RECORDS SUPPLIED
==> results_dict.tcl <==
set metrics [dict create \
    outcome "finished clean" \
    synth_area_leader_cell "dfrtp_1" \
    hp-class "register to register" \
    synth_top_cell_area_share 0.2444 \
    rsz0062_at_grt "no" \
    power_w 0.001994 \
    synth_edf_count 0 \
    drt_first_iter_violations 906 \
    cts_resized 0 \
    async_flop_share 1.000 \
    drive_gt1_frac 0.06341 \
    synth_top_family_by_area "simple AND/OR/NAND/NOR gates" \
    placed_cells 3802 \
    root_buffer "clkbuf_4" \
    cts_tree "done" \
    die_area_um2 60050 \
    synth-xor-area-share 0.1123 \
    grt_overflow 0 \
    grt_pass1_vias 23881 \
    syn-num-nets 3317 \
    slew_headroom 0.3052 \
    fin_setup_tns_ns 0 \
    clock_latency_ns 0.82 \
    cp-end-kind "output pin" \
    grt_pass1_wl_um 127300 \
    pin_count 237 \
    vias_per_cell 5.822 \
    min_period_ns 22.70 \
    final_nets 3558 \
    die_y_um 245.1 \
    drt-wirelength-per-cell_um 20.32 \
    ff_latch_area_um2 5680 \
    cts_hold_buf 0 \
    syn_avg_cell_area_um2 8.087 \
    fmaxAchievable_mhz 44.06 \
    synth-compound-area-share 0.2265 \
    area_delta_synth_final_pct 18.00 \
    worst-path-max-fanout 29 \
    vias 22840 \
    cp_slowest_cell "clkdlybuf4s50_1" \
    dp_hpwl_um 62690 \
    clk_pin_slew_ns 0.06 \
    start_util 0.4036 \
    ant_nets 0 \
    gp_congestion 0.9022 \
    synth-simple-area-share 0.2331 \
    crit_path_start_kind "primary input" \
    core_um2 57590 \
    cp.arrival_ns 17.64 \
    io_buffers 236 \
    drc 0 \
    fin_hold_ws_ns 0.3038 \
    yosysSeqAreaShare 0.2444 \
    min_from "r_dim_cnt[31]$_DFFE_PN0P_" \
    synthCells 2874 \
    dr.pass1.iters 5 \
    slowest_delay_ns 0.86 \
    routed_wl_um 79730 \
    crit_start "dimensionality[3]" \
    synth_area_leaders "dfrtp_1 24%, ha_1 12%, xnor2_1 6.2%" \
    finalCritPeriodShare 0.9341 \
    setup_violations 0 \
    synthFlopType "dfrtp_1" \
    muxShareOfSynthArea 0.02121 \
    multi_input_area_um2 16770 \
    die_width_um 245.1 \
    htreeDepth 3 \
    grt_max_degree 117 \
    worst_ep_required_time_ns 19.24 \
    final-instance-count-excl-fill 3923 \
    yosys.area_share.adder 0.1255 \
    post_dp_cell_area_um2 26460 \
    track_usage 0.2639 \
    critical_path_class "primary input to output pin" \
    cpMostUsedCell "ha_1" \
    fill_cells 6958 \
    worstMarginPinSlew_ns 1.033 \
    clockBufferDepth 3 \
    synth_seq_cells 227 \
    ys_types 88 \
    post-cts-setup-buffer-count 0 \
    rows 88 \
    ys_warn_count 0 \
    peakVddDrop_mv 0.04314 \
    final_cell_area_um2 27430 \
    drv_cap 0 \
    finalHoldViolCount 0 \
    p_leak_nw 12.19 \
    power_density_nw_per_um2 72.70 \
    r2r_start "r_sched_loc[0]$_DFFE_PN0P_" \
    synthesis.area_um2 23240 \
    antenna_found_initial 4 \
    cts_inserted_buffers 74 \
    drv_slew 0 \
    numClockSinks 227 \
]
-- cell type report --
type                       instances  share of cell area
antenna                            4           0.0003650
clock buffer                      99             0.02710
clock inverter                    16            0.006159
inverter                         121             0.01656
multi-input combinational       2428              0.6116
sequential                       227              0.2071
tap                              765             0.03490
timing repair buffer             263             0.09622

WHAT THE TASK REQUIRES
Print out all of the records above, word for word.

REPLY
==> results_dict.tcl <==
set metrics [dict create \
    outcome "finished clean" \
    synth_area_leader_cell "dfrtp_1" \
    hp-class "register to register" \
    synth_top_cell_area_share 0.2444 \
    rsz0062_at_grt "no" \
    power_w 0.001994 \
    synth_edf_count 0 \
    drt_first_iter_violations 906 \
    cts_resized 0 \
    async_flop_share 1.000 \
    drive_gt1_frac 0.06341 \
    synth_top_family_by_area "simple AND/OR/NAND/NOR gates" \
    placed_cells 3802 \
    root_buffer "clkbuf_4" \
    cts_tree "done" \
    die_area_um2 60050 \
    synth-xor-area-share 0.1123 \
    grt_overflow 0 \
    grt_pass1_vias 23881 \
    syn-num-nets 3317 \
    slew_headroom 0.3052 \
    fin_setup_tns_ns 0 \
    clock_latency_ns 0.82 \
    cp-end-kind "output pin" \
    grt_pass1_wl_um 127300 \
    pin_count 237 \
    vias_per_cell 5.822 \
    min_period_ns 22.70 \
    final_nets 3558 \
    die_y_um 245.1 \
    drt-wirelength-per-cell_um 20.32 \
    ff_latch_area_um2 5680 \
    cts_hold_buf 0 \
    syn_avg_cell_area_um2 8.087 \
    fmaxAchievable_mhz 44.06 \
    synth-compound-area-share 0.2265 \
    area_delta_synth_final_pct 18.00 \
    worst-path-max-fanout 29 \
    vias 22840 \
    cp_slowest_cell "clkdlybuf4s50_1" \
    dp_hpwl_um 62690 \
    clk_pin_slew_ns 0.06 \
    start_util 0.4036 \
    ant_nets 0 \
    gp_congestion 0.9022 \
    synth-simple-area-share 0.2331 \
    crit_path_start_kind "primary input" \
    core_um2 57590 \
    cp.arrival_ns 17.64 \
    io_buffers 236 \
    drc 0 \
    fin_hold_ws_ns 0.3038 \
    yosysSeqAreaShare 0.2444 \
    min_from "r_dim_cnt[31]$_DFFE_PN0P_" \
    synthCells 2874 \
    dr.pass1.iters 5 \
    slowest_delay_ns 0.86 \
    routed_wl_um 79730 \
    crit_start "dimensionality[3]" \
    synth_area_leaders "dfrtp_1 24%, ha_1 12%, xnor2_1 6.2%" \
    finalCritPeriodShare 0.9341 \
    setup_violations 0 \
    synthFlopType "dfrtp_1" \
    muxShareOfSynthArea 0.02121 \
    multi_input_area_um2 16770 \
    die_width_um 245.1 \
    htreeDepth 3 \
    grt_max_degree 117 \
    worst_ep_required_time_ns 19.24 \
    final-instance-count-excl-fill 3923 \
    yosys.area_share.adder 0.1255 \
    post_dp_cell_area_um2 26460 \
    track_usage 0.2639 \
    critical_path_class "primary input to output pin" \
    cpMostUsedCell "ha_1" \
    fill_cells 6958 \
    worstMarginPinSlew_ns 1.033 \
    clockBufferDepth 3 \
    synth_seq_cells 227 \
    ys_types 88 \
    post-cts-setup-buffer-count 0 \
    rows 88 \
    ys_warn_count 0 \
    peakVddDrop_mv 0.04314 \
    final_cell_area_um2 27430 \
    drv_cap 0 \
    finalHoldViolCount 0 \
    p_leak_nw 12.19 \
    power_density_nw_per_um2 72.70 \
    r2r_start "r_sched_loc[0]$_DFFE_PN0P_" \
    synthesis.area_um2 23240 \
    antenna_found_initial 4 \
    cts_inserted_buffers 74 \
    drv_slew 0 \
    numClockSinks 227 \
]
-- cell type report --
type                       instances  share of cell area
antenna                            4           0.0003650
clock buffer                      99             0.02710
clock inverter                    16            0.006159
inverter                         121             0.01656
multi-input combinational       2428              0.6116
sequential                       227              0.2071
tap                              765             0.03490
timing repair buffer             263             0.09622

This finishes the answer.